■ ASSIGNMENT
Whenever a line of the listing contains the string "routing", return that line.

■ DATA FOR REVIEW
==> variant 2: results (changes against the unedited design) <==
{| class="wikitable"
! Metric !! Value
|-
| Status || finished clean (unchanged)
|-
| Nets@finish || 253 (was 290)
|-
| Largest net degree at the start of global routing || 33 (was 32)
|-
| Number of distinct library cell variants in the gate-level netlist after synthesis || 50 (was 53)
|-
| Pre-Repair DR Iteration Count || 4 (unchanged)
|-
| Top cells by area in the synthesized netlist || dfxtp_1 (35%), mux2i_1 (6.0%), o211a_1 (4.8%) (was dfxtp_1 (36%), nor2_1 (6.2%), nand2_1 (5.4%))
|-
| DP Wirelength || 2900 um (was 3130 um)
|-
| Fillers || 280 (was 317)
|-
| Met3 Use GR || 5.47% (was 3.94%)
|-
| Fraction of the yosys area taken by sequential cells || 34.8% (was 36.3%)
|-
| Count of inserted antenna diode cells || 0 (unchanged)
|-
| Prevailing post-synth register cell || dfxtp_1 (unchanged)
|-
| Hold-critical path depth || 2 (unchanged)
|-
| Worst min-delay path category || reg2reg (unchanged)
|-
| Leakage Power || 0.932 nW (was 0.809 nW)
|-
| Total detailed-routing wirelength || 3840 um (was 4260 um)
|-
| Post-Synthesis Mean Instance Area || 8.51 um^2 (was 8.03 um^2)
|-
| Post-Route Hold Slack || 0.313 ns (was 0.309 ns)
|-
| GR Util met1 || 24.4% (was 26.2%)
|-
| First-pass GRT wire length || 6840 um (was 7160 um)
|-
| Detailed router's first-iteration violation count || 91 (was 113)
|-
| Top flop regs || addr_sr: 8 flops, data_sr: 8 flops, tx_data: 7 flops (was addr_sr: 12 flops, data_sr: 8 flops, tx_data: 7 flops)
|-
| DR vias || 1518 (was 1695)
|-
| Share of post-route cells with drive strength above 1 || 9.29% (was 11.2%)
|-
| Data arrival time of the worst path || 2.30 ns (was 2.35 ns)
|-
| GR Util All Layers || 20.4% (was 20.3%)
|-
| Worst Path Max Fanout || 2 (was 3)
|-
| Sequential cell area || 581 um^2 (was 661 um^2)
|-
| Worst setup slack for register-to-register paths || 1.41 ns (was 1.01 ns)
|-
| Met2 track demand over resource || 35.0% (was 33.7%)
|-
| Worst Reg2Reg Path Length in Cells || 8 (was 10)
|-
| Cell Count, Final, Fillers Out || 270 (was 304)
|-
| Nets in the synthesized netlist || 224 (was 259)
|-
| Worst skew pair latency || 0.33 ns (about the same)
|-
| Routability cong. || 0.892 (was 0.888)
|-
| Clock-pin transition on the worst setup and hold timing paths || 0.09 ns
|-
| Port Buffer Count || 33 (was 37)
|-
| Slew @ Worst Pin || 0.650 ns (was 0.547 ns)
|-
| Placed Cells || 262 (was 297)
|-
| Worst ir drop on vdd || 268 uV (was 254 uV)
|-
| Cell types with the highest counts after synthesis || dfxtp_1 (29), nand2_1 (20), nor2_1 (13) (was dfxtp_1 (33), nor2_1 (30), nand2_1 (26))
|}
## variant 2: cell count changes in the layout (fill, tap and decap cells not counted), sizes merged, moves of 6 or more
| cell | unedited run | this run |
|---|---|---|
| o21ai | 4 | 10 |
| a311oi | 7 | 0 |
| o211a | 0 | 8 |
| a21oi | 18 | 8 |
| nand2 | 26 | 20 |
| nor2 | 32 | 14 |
`src/rtl/note_player.sv`:
```
// Single-voice square-wave note player: pitch timed on clk, duration/gap timed in ms_clk ticks.
// Optional `define OCTAVE_EN adds note_oct[1:0], which shifts the half-period right (octave 4..7).
module note_player #(
  parameter int unsigned GAP_TICKS = 20,
  parameter int unsigned DUR_W     = 12
) (
  input  logic             clk,
  input  logic             rst,
  input  logic             ms_clk,
  input  logic [3:0]       note_code,
  input  logic [DUR_W-1:0] note_dur,
`ifdef OCTAVE_EN
  input  logic [1:0]       note_oct,
`endif
  input  logic             note_valid,
  output logic             note_ready,
  output logic             spk,
  output logic             busy
);

  typedef enum logic [1:0] {StIdle, StPlay, StGap} state_e;

  localparam logic [DUR_W-1:0] GapLoad = DUR_W'(GAP_TICKS);
  localparam logic [DUR_W-1:0] DurOne  = DUR_W'(1);

  state_e           state_q, state_d;
  logic             ms_clk_q, ms_clk_d;
  logic             rest_q, rest_d;
  logic [16:0]      hp_q, hp_d;
  logic [16:0]      pcnt_q, pcnt_d;
  logic [DUR_W-1:0] dcnt_q, dcnt_d;
  logic             spk_q, spk_d;

  logic             tick;
  logic [16:0]      tab_hp;
  logic [16:0]      note_hp;

  // ms_clk is generated from clk, so a plain edge detector is enough.
  assign tick = ms_clk & ~ms_clk_q;

  always_comb begin
    tab_hp = 17'd0;
    case (note_code)
      4'd0:    tab_hp = 17'd95556;
      4'd1:    tab_hp = 17'd90193;
      4'd2:    tab_hp = 17'd85131;
      4'd3:    tab_hp = 17'd80353;
      4'd4:    tab_hp = 17'd75843;
      4'd5:    tab_hp = 17'd71586;
      4'd6:    tab_hp = 17'd67568;
      4'd7:    tab_hp = 17'd63776;
      4'd8:    tab_hp = 17'd60196;
      4'd9:    tab_hp = 17'd56818;
      4'd10:   tab_hp = 17'd53629;
      4'd11:   tab_hp = 17'd50619;
      default: tab_hp = 17'd0;
    endcase
  end

`ifdef OCTAVE_EN
  assign note_hp = tab_hp >> note_oct;
`else
  assign note_hp = tab_hp;
`endif

  always_comb begin
    state_d  = state_q;
    ms_clk_d = ms_clk;
    rest_d   = rest_q;
    hp_d     = hp_q;
    pcnt_d   = pcnt_q;
    dcnt_d   = dcnt_q;
    spk_d    = spk_q;

    if (rst) begin
      state_d  = StIdle;
      ms_clk_d = 1'b0;
      rest_d   = 1'b0;
      hp_d     = 17'd0;
      pcnt_d   = 17'd0;
      dcnt_d   = '0;
      spk_d    = 1'b0;
    end else begin
      unique case (state_q)
        StIdle: begin
          spk_d = 1'b0;
          if (note_valid) begin
            rest_d = (note_code[3:2] == 2'b11);
            hp_d   = note_hp;
            pcnt_d = 17'd0;
            if (note_dur == '0) begin
              state_d = StGap;
              dcnt_d  = GapLoad;
            end else begin
              state_d = StPlay;
              dcnt_d  = note_dur;
            end
          end
        end
        StPlay: begin
          if (!rest_q) begin
            if (pcnt_q == hp_q - 17'd1) begin
              spk_d  = ~spk_q;
              pcnt_d = 17'd0;
            end else begin
              pcnt_d = pcnt_q + 17'd1;
            end
          end
          // The final tick overrides any pitch toggle in the same cycle.
          if (tick) begin
            if (dcnt_q == DurOne) begin
              state_d = StGap;
              dcnt_d  = GapLoad;
              spk_d   = 1'b0;
              pcnt_d  = 17'd0;
            end else begin
              dcnt_d = dcnt_q - DurOne;
            end
          end
        end
        StGap: begin
          spk_d = 1'b0;
          if (dcnt_q == '0) begin
            state_d = StIdle;
          end else if (tick) begin
            dcnt_d = dcnt_q - DurOne;
            if (dcnt_q == DurOne) state_d = StIdle;
          end
        end
        default: begin
          state_d = StIdle;
          spk_d   = 1'b0;
        end
      endcase
    end
  end

  always_ff @(posedge clk) begin
    state_q  <= state_d;
    ms_clk_q <= ms_clk_d;
    rest_q   <= rest_d;
    hp_q     <= hp_d;
    pcnt_q   <= pcnt_d;
    dcnt_q   <= dcnt_d;
    spk_q    <= spk_d;
  end

  assign spk        = spk_q;
  assign busy       = (state_q != StIdle);
  assign note_ready = (state_q == StIdle);

endmodule
```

■ TASK RESPONSE
| Largest net degree at the start of global routing || 33 (was 32)
| Total detailed-routing wirelength || 3840 um (was 4260 um)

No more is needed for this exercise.